Breaking up all of the white with a medium gray grout accentuated the molding details, like the chair rail and 6-inch by 6-inch beveled baseboard molding. “There was so much subway tile that it needed something extra from the grout; we didn’t want the moldings to disappear,” she says. The grout’s gray also plays off the veins in the lovely hexagonal Venatino marble floor.
Tip: Go for a thicker subway tile when you can. “There are so many versions of subway tiles out there, and many of them are really flat,” Burnett says. “When you find one that’s thicker, it makes the grout line look much better.”

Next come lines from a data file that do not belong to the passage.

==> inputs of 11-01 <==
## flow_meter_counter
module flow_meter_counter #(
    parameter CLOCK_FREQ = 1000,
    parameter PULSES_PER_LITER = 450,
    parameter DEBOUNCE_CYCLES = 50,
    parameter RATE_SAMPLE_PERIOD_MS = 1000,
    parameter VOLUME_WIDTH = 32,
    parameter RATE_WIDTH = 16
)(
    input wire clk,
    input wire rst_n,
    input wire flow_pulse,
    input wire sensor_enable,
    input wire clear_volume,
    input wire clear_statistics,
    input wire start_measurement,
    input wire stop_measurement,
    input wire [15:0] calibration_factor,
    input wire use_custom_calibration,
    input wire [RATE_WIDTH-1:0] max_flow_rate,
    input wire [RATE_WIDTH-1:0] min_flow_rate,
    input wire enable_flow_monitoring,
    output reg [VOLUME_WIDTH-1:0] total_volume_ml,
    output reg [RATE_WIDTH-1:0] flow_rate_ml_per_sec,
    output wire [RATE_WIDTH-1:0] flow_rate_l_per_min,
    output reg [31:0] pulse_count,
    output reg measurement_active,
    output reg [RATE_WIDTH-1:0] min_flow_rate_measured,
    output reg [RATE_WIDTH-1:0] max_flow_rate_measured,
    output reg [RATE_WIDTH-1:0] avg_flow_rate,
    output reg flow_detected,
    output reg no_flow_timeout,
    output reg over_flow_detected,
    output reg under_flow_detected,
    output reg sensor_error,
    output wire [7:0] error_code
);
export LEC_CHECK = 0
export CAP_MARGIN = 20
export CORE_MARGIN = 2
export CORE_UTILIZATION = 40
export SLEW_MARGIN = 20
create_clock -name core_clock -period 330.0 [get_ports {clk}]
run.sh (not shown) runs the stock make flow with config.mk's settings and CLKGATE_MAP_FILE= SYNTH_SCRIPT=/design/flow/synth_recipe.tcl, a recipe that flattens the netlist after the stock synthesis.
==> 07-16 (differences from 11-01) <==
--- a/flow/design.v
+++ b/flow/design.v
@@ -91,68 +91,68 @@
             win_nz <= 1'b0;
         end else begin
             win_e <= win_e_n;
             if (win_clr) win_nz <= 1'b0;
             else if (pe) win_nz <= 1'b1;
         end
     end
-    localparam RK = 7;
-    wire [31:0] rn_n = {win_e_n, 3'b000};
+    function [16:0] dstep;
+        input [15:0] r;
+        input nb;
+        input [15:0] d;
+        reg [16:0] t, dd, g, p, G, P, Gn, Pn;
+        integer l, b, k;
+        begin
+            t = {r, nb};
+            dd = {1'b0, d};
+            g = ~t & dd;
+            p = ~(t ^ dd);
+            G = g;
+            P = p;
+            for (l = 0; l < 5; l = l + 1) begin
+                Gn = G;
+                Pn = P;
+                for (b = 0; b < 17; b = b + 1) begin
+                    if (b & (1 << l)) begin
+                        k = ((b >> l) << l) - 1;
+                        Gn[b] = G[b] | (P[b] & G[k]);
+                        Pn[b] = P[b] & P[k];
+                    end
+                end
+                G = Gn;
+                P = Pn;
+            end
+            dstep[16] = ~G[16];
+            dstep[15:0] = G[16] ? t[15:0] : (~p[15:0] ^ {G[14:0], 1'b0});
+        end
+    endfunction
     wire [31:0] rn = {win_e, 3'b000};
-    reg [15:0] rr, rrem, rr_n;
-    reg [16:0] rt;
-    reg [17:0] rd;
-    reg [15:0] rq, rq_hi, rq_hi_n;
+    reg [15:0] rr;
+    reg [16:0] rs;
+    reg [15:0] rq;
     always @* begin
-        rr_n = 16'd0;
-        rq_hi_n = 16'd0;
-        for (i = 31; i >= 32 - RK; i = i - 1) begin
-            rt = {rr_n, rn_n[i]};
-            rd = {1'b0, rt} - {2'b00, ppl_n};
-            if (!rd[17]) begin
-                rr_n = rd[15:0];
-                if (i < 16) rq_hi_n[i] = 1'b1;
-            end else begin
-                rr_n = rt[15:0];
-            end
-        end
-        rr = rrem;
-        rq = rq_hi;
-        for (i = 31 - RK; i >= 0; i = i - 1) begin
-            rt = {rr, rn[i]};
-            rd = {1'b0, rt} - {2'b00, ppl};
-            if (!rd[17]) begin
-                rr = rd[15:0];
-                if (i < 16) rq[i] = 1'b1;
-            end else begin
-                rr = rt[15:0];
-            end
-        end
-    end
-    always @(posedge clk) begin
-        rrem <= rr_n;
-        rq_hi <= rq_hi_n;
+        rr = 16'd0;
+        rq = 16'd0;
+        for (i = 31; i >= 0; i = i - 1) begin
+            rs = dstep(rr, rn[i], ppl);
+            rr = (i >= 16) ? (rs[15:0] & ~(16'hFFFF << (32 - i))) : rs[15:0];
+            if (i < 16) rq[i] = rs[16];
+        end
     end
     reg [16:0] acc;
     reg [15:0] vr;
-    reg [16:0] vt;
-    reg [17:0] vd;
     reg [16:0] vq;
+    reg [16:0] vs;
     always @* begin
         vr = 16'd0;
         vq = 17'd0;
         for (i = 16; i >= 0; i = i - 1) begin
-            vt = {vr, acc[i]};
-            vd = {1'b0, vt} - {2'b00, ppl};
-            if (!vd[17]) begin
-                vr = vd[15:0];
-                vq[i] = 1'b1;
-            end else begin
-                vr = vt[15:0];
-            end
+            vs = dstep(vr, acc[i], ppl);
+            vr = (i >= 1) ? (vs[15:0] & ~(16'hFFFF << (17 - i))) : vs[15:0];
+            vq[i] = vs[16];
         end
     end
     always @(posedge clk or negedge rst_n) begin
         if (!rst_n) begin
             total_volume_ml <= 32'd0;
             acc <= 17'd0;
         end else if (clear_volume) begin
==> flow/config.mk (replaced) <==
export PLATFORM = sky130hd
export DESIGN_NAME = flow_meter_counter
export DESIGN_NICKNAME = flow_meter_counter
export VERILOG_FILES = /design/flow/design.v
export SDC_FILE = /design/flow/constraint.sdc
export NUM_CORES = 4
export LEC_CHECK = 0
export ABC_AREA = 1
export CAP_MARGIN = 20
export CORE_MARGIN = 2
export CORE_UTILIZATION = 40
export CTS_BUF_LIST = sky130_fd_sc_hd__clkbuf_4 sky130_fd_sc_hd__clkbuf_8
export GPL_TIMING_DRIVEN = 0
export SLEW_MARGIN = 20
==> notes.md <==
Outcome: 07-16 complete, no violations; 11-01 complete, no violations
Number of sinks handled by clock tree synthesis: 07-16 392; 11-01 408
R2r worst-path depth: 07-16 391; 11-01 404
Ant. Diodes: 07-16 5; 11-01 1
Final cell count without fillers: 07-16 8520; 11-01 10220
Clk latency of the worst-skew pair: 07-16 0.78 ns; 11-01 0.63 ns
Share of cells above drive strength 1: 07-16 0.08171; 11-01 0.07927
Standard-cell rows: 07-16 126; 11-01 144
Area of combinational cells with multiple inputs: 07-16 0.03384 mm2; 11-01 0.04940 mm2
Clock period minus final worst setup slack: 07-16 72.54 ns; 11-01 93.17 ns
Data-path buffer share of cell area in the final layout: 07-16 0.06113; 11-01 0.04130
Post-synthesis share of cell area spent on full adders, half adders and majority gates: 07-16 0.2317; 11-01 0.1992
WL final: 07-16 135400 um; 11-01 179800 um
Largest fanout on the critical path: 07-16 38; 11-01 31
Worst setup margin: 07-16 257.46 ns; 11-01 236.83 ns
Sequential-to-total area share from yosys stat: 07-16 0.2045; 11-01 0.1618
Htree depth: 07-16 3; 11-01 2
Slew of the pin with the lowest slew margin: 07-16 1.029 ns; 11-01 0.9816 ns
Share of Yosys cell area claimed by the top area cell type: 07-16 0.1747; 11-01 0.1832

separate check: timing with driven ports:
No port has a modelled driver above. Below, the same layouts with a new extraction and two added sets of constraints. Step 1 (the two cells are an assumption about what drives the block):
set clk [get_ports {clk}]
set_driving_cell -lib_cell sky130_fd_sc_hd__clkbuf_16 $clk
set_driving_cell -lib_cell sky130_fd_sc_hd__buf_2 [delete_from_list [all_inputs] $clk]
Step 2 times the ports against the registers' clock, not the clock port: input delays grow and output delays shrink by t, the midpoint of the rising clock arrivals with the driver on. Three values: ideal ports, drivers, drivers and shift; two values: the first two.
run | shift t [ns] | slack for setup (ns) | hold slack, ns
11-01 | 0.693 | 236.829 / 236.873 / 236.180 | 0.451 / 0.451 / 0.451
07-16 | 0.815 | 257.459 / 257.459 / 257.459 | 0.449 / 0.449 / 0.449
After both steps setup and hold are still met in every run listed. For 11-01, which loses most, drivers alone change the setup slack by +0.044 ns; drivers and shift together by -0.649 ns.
What follows belongs to an exercise in optimizing a design on an open flow for small area, a short achievable clock period and few clock cycles; a production flow would make more cautious choices. RTL that was checked went through simulation tests only; none was proved equivalent to the original. Power figures rest on the tool's default switching activity, not on a simulated workload.

==> trial 85 <==
// CHIP
module CHIP (
    clk, rst_n,
    mem_read_D, mem_write_D, mem_addr_D, mem_wdata_D, mem_rdata_D, mem_ready_D,
    mem_read_I, mem_write_I, mem_addr_I, mem_wdata_I, mem_rdata_I, mem_ready_I,
    DCACHE_addr, DCACHE_wdata, DCACHE_wen
);
Settings: LEC_CHECK=0, ABC_CLOCK_PERIOD_IN_PS=4000, CAP_MARGIN=20, CORE_MARGIN=2, CORE_UTILIZATION=40, SETUP_SLACK_MARGIN=5.0, SLEW_MARGIN=20; clock period 9.0 ns.
run.sh (not shown) runs the stock make flow with config.mk's settings and CLKGATE_MAP_FILE= SYNTH_SCRIPT=/design/flow/synth_recipe.tcl, a recipe that flattens the netlist after the stock synthesis.
==> trial 15 (differences from trial 85) <==
--- a/flow/design.v
+++ b/flow/design.v
@@ -28,13 +28,12 @@
     localparam DL  = 4;               
     localparam DSB = 10;              
     localparam DTW = DSB;
     localparam MS_IDLE = 2'd0, MS_REQ = 2'd1, MS_WAIT = 2'd2;
     reg  [29:0] pc;                  
     reg         d_v;                 
-    reg         d_pj;                
     reg  [31:0] d_ir;
     reg  [29:0] d_pc1;               
     reg         e_v;                 
     reg  [4:0]  e_sa;                
     reg  [31:0] e_yv;                
     reg         e_sub, e_sra, e_srl, e_bne;
@@ -57,14 +56,12 @@
     reg  [31:0] rf [1:31];
     reg  [31:1] rv;                  
     wire freeze;                     
     reg  [127:0]   ic_data  [0:IW*IS-1];
     reg  [ITW-1:0] ic_tag   [0:IW*IS-1];
     reg            ic_valid [0:IW*IS-1];
-    reg  [3:0]     ic_jr    [0:IW*IS-1];    
-    reg  [3:0]     ic_jp    [0:IW*IS-1];    
     reg  [IS-1:0]  ic_lru;           
     reg  [27-ISB:0] ic_seg;          
     reg  [1:0]  is_st;
     reg         i_req;
     reg  [27:0] i_addr;
     wire [27:0]    f_line = pc[29:2];
@@ -241,14 +238,13 @@
     wire d_idle = (ds_st == D_IDLE);
     wire d_busy = (ds_st == D_RREQ) | (ds_st == D_RWAIT) | (ds_st == D_WB1) | (ds_st == D_WB2);
     wire d_rdy  = (ds_st == D_RWAIT) & mem_ready_D;
     wire m_rel  = m_ld & ~pl_v & ~(e_v & e_we & (e_rd == m_rd)) &
                   ~(d_v & ((d_use_rs & (d_rs == m_rd)) | (d_use_rt & (d_rt == m_rd)) | (d_we & (d_rd == m_rd))));
     wire d_go   = d_rdy & ~d_st & ~d_pl;                   
-    wire d_sblk = m_st & d_busy & (~m_hit | (m_hl == d_vi));    
-    assign freeze = m_acc & (d_sblk | (~m_hit & ~((m_st | m_rel) & d_idle & m_sh) & ~d_go));
+    assign freeze = m_acc & ((m_st & d_busy) | (~m_hit & ~((m_st | m_rel) & d_idle & m_sh) & ~d_go));
     wire m_pend = m_ld & ~m_hit & ~d_go;                         
     wire [31:0] m_ldv = d_go ? word_of(mem_rdata_D, m_wo) : m_hv;
     function [2:0] lru_touch;
         input [2:0] b;
         input [1:0] l;
         begin
@@ -295,13 +291,13 @@
     assign mem_write_I = 1'b0;
     assign mem_addr_I  = i_addr;
     assign mem_wdata_I = 128'd0;
     wire [31:0] d_mval = m_ld ? m_ldv : m_res;
     wire [31:0] d_fav  = d_fam ? e_res : (d_faw ? d_mval : d_rsv);
     wire [31:0] d_fbv  = d_fbm ? e_res : (d_fbw ? d_mval : d_rtv);
-    wire d_red  = d_v & ~d_haz & ((~d_pj & (d_j | d_jal | d_ret)) | d_bpt);
+    wire d_red  = d_v & ~d_haz & (d_j | d_jal | d_bpt | d_ret);
     wire [29:0] d_tgt = d_ret ? ras : (d_br ? d_btgt : d_jtgt);
     integer k;
     always @(posedge clk) begin
         if (!rst_n) begin
             pc   <= 30'd0;
             d_v  <= 1'b0;
@@ -350,24 +346,23 @@
             e_a   <= d_fav;
             e_b   <= d_fbv;
             e_rd  <= d_rd;
             if (!d_haz) begin
                 d_ir  <= f_ir;
                 d_pc1 <= f_pc1;
-                d_pj  <= f_isj | f_isr;
             end
             if (e_red) begin
                 pc  <= e_tgt;
                 d_v <= 1'b0;
             end else if (d_haz) begin
             end else if (d_red) begin
                 pc  <= d_tgt;
                 d_v <= 1'b0;
             end else begin
                 d_v <= f_ok;
-                if (f_ok) pc <= f_nxt;
+                if (f_ok) pc <= f_pc1;
             end
         end
     end
     wire        pl_wr = pl_w & ~w_we;                  
     wire        rf_we = w_we | pl_wr;
     wire [4:0]  rf_wa = w_we ? w_rd : pl_rd;
@@ -378,25 +373,13 @@
     always @(posedge clk) begin
         if (!rst_n) rv <= 31'd0;
         else if (rf_we && rf_wa != 5'd0) rv[rf_wa] <= 1'b1;
     end
     wire i_redirect = ~freeze & d_red;
     wire i_dem  = ~f_hit & ~i_redirect;
-    wire [3:0] i_jrm, i_jpm;
-    genvar gj;
-    generate for (gj = 0; gj < 4; gj = gj + 1) begin : g_jr
-        assign i_jrm[gj] = (mem_rdata_I[32*gj+26 +: 6] == 6'd0) & (mem_rdata_I[32*gj +: 6] == 6'b001000);
-        assign i_jpm[gj] = (mem_rdata_I[32*gj+27 +: 5] == 5'b00001);
-    end endgenerate
-    wire [3:0] f_jrm = f_h1 ? ic_jr[IS + f_idx] : ic_jr[f_idx];
-    wire       f_jmp = |(f_jrm & (4'b1111 << pc[1:0]));
-    wire [3:0] f_jpm = f_h1 ? ic_jp[IS + f_idx] : ic_jp[f_idx];
-    wire       f_isj = f_hit & f_jpm[pc[1:0]];
-    wire       f_isr = f_hit & f_jrm[pc[1:0]] & ~(d_v & (d_jal | d_jalr));
-    wire [29:0] f_nxt = f_isj ? {f_pc1[29:26], f_ir[25:0]} : (f_isr ? ras : f_pc1);
-    wire i_pref = f_hit & ~n_hit & ~n_out & ~i_redirect & ~f_jmp;
+    wire i_pref = f_hit & ~n_hit & ~n_out & ~i_redirect;
     wire i_ivw  = (IW == 2) ? (~ic_valid[i_addr[IIB-1:0]] ? 1'b0 : ~ic_valid[IS + i_addr[IIB-1:0]] ? 1'b1 : ic_lru[i_addr[IIB-1:0]]) : 1'b0;
     always @(posedge clk) begin
         if (!rst_n) begin
             is_st <= MS_IDLE;
             i_req <= 1'b0;
             for (k = 0; k < IW*IS; k = k + 1) ic_valid[k] <= 1'b0;
@@ -423,21 +406,17 @@
                             for (k = 0; k < IW*IS; k = k + 1) ic_valid[k] <= 1'b0;
                         end
                         if (IW == 2) begin
                             ic_data [{i_ivw, i_addr[IIB-1:0]}] <= mem_rdata_I;
                             ic_tag  [{i_ivw, i_addr[IIB-1:0]}] <= i_addr[ISB-1:IIB];
                             ic_valid[{i_ivw, i_addr[IIB-1:0]}] <= 1'b1;
-                            ic_jr   [{i_ivw, i_addr[IIB-1:0]}] <= i_jrm;
-                            ic_jp   [{i_ivw, i_addr[IIB-1:0]}] <= i_jpm;
                             ic_lru[i_addr[IIB-1:0]] <= ~i_ivw;
                         end else begin
                             ic_data [i_addr[IIB-1:0]] <= mem_rdata_I;
                             ic_tag  [i_addr[IIB-1:0]] <= i_addr[ISB-1:IIB];
                             ic_valid[i_addr[IIB-1:0]] <= 1'b1;
-                            ic_jr   [i_addr[IIB-1:0]] <= i_jrm;
-                            ic_jp   [i_addr[IIB-1:0]] <= i_jpm;
                         end
                     end
                 end
             endcase
         end
     end
@@ -450,13 +429,13 @@
             pl_v   <= 1'b0;
             pl_w   <= 1'b0;
             dc_seg <= {(28-DSB){1'b0}};
             for (k = 0; k < DL; k = k + 1) dc_valid[k] <= 1'b0;
             dc_lru <= 3'd0;
         end else begin
-            if (m_acc && m_hit && !d_sblk) begin
+            if (m_acc && m_hit && !(m_st && d_busy)) begin
                 dc_lru <= lru_touch(dc_lru, m_hl);
                 if (m_st) begin
                     dc_dirty[m_hl] <= 1'b1;
                     case (m_wo)
                         2'd0: dc_data[m_hl][31:0]   <= m_sd;
                         2'd1: dc_data[m_hl][63:32]  <= m_sd;
CORE_UTILIZATION = 45   (was 40)
==> trial 1 (differences from trial 85) <==
--- a/flow/design.v
+++ b/flow/design.v
@@ -28,13 +28,12 @@
     localparam DL  = 4;               
     localparam DSB = 10;              
     localparam DTW = DSB;
     localparam MS_IDLE = 2'd0, MS_REQ = 2'd1, MS_WAIT = 2'd2;
     reg  [29:0] pc;                  
     reg         d_v;                 
-    reg         d_pj;                
     reg  [31:0] d_ir;
     reg  [29:0] d_pc1;               
     reg         e_v;                 
     reg  [4:0]  e_sa;                
     reg  [31:0] e_yv;                
     reg         e_sub, e_sra, e_srl, e_bne;
@@ -58,13 +57,12 @@
     reg  [31:1] rv;                  
     wire freeze;                     
     reg  [127:0]   ic_data  [0:IW*IS-1];
     reg  [ITW-1:0] ic_tag   [0:IW*IS-1];
     reg            ic_valid [0:IW*IS-1];
     reg  [3:0]     ic_jr    [0:IW*IS-1];    
-    reg  [3:0]     ic_jp    [0:IW*IS-1];    
     reg  [IS-1:0]  ic_lru;           
     reg  [27-ISB:0] ic_seg;          
     reg  [1:0]  is_st;
     reg         i_req;
     reg  [27:0] i_addr;
     wire [27:0]    f_line = pc[29:2];
@@ -295,13 +293,13 @@
     assign mem_write_I = 1'b0;
     assign mem_addr_I  = i_addr;
     assign mem_wdata_I = 128'd0;
     wire [31:0] d_mval = m_ld ? m_ldv : m_res;
     wire [31:0] d_fav  = d_fam ? e_res : (d_faw ? d_mval : d_rsv);
     wire [31:0] d_fbv  = d_fbm ? e_res : (d_fbw ? d_mval : d_rtv);
-    wire d_red  = d_v & ~d_haz & ((~d_pj & (d_j | d_jal | d_ret)) | d_bpt);
+    wire d_red  = d_v & ~d_haz & (d_j | d_jal | d_bpt | d_ret);
     wire [29:0] d_tgt = d_ret ? ras : (d_br ? d_btgt : d_jtgt);
     integer k;
     always @(posedge clk) begin
         if (!rst_n) begin
             pc   <= 30'd0;
             d_v  <= 1'b0;
@@ -350,24 +348,23 @@
             e_a   <= d_fav;
             e_b   <= d_fbv;
             e_rd  <= d_rd;
             if (!d_haz) begin
                 d_ir  <= f_ir;
                 d_pc1 <= f_pc1;
-                d_pj  <= f_isj | f_isr;
             end
             if (e_red) begin
                 pc  <= e_tgt;
                 d_v <= 1'b0;
             end else if (d_haz) begin
             end else if (d_red) begin
                 pc  <= d_tgt;
                 d_v <= 1'b0;
             end else begin
                 d_v <= f_ok;
-                if (f_ok) pc <= f_nxt;
+                if (f_ok) pc <= f_pc1;
             end
         end
     end
     wire        pl_wr = pl_w & ~w_we;                  
     wire        rf_we = w_we | pl_wr;
     wire [4:0]  rf_wa = w_we ? w_rd : pl_rd;
@@ -378,24 +375,19 @@
     always @(posedge clk) begin
         if (!rst_n) rv <= 31'd0;
         else if (rf_we && rf_wa != 5'd0) rv[rf_wa] <= 1'b1;
     end
     wire i_redirect = ~freeze & d_red;
     wire i_dem  = ~f_hit & ~i_redirect;
-    wire [3:0] i_jrm, i_jpm;
+    wire [3:0] i_jrm;
     genvar gj;
     generate for (gj = 0; gj < 4; gj = gj + 1) begin : g_jr
         assign i_jrm[gj] = (mem_rdata_I[32*gj+26 +: 6] == 6'd0) & (mem_rdata_I[32*gj +: 6] == 6'b001000);
-        assign i_jpm[gj] = (mem_rdata_I[32*gj+27 +: 5] == 5'b00001);
     end endgenerate
     wire [3:0] f_jrm = f_h1 ? ic_jr[IS + f_idx] : ic_jr[f_idx];
     wire       f_jmp = |(f_jrm & (4'b1111 << pc[1:0]));
-    wire [3:0] f_jpm = f_h1 ? ic_jp[IS + f_idx] : ic_jp[f_idx];
-    wire       f_isj = f_hit & f_jpm[pc[1:0]];
-    wire       f_isr = f_hit & f_jrm[pc[1:0]] & ~(d_v & (d_jal | d_jalr));
-    wire [29:0] f_nxt = f_isj ? {f_pc1[29:26], f_ir[25:0]} : (f_isr ? ras : f_pc1);
     wire i_pref = f_hit & ~n_hit & ~n_out & ~i_redirect & ~f_jmp;
     wire i_ivw  = (IW == 2) ? (~ic_valid[i_addr[IIB-1:0]] ? 1'b0 : ~ic_valid[IS + i_addr[IIB-1:0]] ? 1'b1 : ic_lru[i_addr[IIB-1:0]]) : 1'b0;
     always @(posedge clk) begin
         if (!rst_n) begin
             is_st <= MS_IDLE;
             i_req <= 1'b0;
@@ -424,20 +416,18 @@
                         end
                         if (IW == 2) begin
                             ic_data [{i_ivw, i_addr[IIB-1:0]}] <= mem_rdata_I;
                             ic_tag  [{i_ivw, i_addr[IIB-1:0]}] <= i_addr[ISB-1:IIB];
                             ic_valid[{i_ivw, i_addr[IIB-1:0]}] <= 1'b1;
                             ic_jr   [{i_ivw, i_addr[IIB-1:0]}] <= i_jrm;
-                            ic_jp   [{i_ivw, i_addr[IIB-1:0]}] <= i_jpm;
                             ic_lru[i_addr[IIB-1:0]] <= ~i_ivw;
                         end else begin
                             ic_data [i_addr[IIB-1:0]] <= mem_rdata_I;
                             ic_tag  [i_addr[IIB-1:0]] <= i_addr[ISB-1:IIB];
                             ic_valid[i_addr[IIB-1:0]] <= 1'b1;
                             ic_jr   [i_addr[IIB-1:0]] <= i_jrm;
-                            ic_jp   [i_addr[IIB-1:0]] <= i_jpm;
                         end
                     end
                 end
             endcase
         end
     end
==> summary of the runs <==
Trial 85 completed without violations. Trial 15 ran to the end with no violations. Trial 1 produced a clean layout. The lowest worst hold slack belongs to trial 85, the highest to trial 1. Core utilization: trial 85 < trial 1 < trial 15. Against trial 15, the clock power of trial 1 is larger by about 3%. The highest setup slack belongs to trial 1, the lowest to trial 15. Cell count: trial 85 > trial 1 > trial 15.
Testbench counts of trial 1, summed over its fixed seeds: cycles 19,420.
The RTL of trial 85 and trial 15 was laid out without a check of its function.

## re-timing with driven ports
No port has a modelled driver above. Below, the same layouts with a new extraction and two added sets of constraints.
Step 1: set_driving_cell puts a clkbuf_16 on clk and a buf_2 on each other input, an assumption about the parent block.
Step 2 adds t to the input delays and takes it off the output delays; t is the mean of the earliest and latest rising clock arrival at the registers after step 1. Input paths then give back, and output paths get back, about the clock's delay inside the block.
Slacks: no drivers / after step 1 / after step 2; pairs: no drivers / after step 1.
run	shift t [ns]	setup WS [ns]	hold WS [ns]	worst register clock-pin slew, ns
trial 85	1.122	4.801 / 4.767 / 3.645	0.457 / 0.457 / 0.457	0.07 / 0.07
trial 15	1.054	4.774 / 4.774 / 4.061	0.465 / 0.465 / 0.465	0.07 / 0.07
trial 1	1.091	4.822 / 4.773 / 3.808	0.481 / 0.481 / 0.481	0.07 / 0.07
After both steps setup and hold are still met in every run listed. The setup slack of trial 85, which loses most, moves by -0.034 ns with the drivers and by -1.156 ns with both steps.
From an optimization exercise on the open Yosys and OpenROAD flow, aimed at small area, a short achievable clock period and few clock cycles; shortcuts taken in it are not production practice. Function was checked by simulation only, so behaviour that the tests miss may differ from the original. Power figures rest on the tool's default switching activity, not on a simulated workload.

## north
## bch_encoder
module bch_encoder(rst, clk, msg, bch_dataout, done);
    input rst;
    input clk;
    input [190:0] msg;
    output reg [254:0] bch_dataout;
    output reg done;
    wire x191; bch_xn u191(.a(msg[30]), .b(msg[121]), .y(x191));
    wire x192; bch_xn u192(.a(msg[52]), .b(msg[76]), .y(x192));
    wire x193; bch_xn u193(.a(msg[75]), .b(msg[80]), .y(x193));
    wire x194; bch_xn u194(.a(msg[73]), .b(msg[176]), .y(x194));
    wire x195; bch_xn u195(.a(msg[2]), .b(msg[136]), .y(x195));
    wire x196; bch_xn u196(.a(msg[174]), .b(msg[175]), .y(x196));
    wire x197; bch_xn u197(.a(msg[74]), .b(msg[177]), .y(x197));
    wire x198; bch_xn u198(.a(msg[51]), .b(msg[178]), .y(x198));
    wire x199; bch_xn u199(.a(msg[179]), .b(msg[190]), .y(x199));
    wire x200; bch_xn u200(.a(msg[63]), .b(msg[98]), .y(x200));
    wire x201; bch_xn u201(.a(msg[114]), .b(msg[122]), .y(x201));
    wire x202; bch_xn u202(.a(msg[106]), .b(msg[137]), .y(x202));
    wire x203; bch_xn u203(.a(msg[33]), .b(msg[138]), .y(x203));
  ...
Size: roughly 2600 cells after synthesis, about 260 flip-flops, about 450 I/O pins, roughly 28000 um^2 of cells after synthesis.
export LEC_CHECK = 0
export CAP_MARGIN = 20
export CORE_MARGIN = 2
export CORE_UTILIZATION = 38
export SETUP_SLACK_MARGIN = 2.75
export SLEW_MARGIN = 20
export SYNTH_HIERARCHICAL = 1
export SYNTH_MINIMUM_KEEP_SIZE = 0
create_clock -name core_clock -period 6.0 [get_ports {clk}]
standard.sh (not shown) runs the stock make flow with config.mk's settings and CLKGATE_MAP_FILE= SYNTH_SCRIPT=/design/flow/synth_recipe.tcl, a recipe that flattens the netlist after the stock synthesis.
==> flow/flow/run.sh <==
#!/bin/bash
# Standard ORFS layout (standard synthesis) with one change: every input port
# is buffered with buf_4 and every output port with buf_1 (global_place.tcl's
# one buffer_ports call becomes two, in a copy of ORFS's scripts), instead of
# the resizer's default pick for both.
# make's output goes to make_finish.log here; ORFS's own logs are under orfs/logs.
set -euo pipefail
here=$(pwd)
IBUF=sky130_fd_sc_hd__buf_4
OBUF=sky130_fd_sc_hd__buf_1
rm -rf scripts_bp; cp -r "$FLOW_HOME/scripts" scripts_bp
sed -i 's|^    buffer_ports {\*}\[env_var_or_empty BUFFER_PORTS_ARGS\]|    buffer_ports -inputs -buffer_cell '"$IBUF"'; buffer_ports -outputs -buffer_cell '"$OBUF"'|' scripts_bp/global_place.tcl
grep -q "buffer_ports -inputs" scripts_bp/global_place.tcl
bash standard.sh "SCRIPTS_DIR=$here/scripts_bp" finish > make_finish.log 2>&1
Testbench counts of north, summed over its fixed seeds: cycles 480.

Ceiling paint: Grecian Isle, Porter Paint; sconces, pendant light: Rejuvenation; grout: Platinum, Laticrete; vanity: Sonnet Large Console Lavatory, Porcher; Vintage Recessed Medicine Cabinet: Pottery Barn
Tip: A square drain gives DIYers a geometric advantage. “Most experienced tile cutters don’t care, but if you are doing the tiling yourself, a square drain is much easier to cut around than a round one,” Burnett says.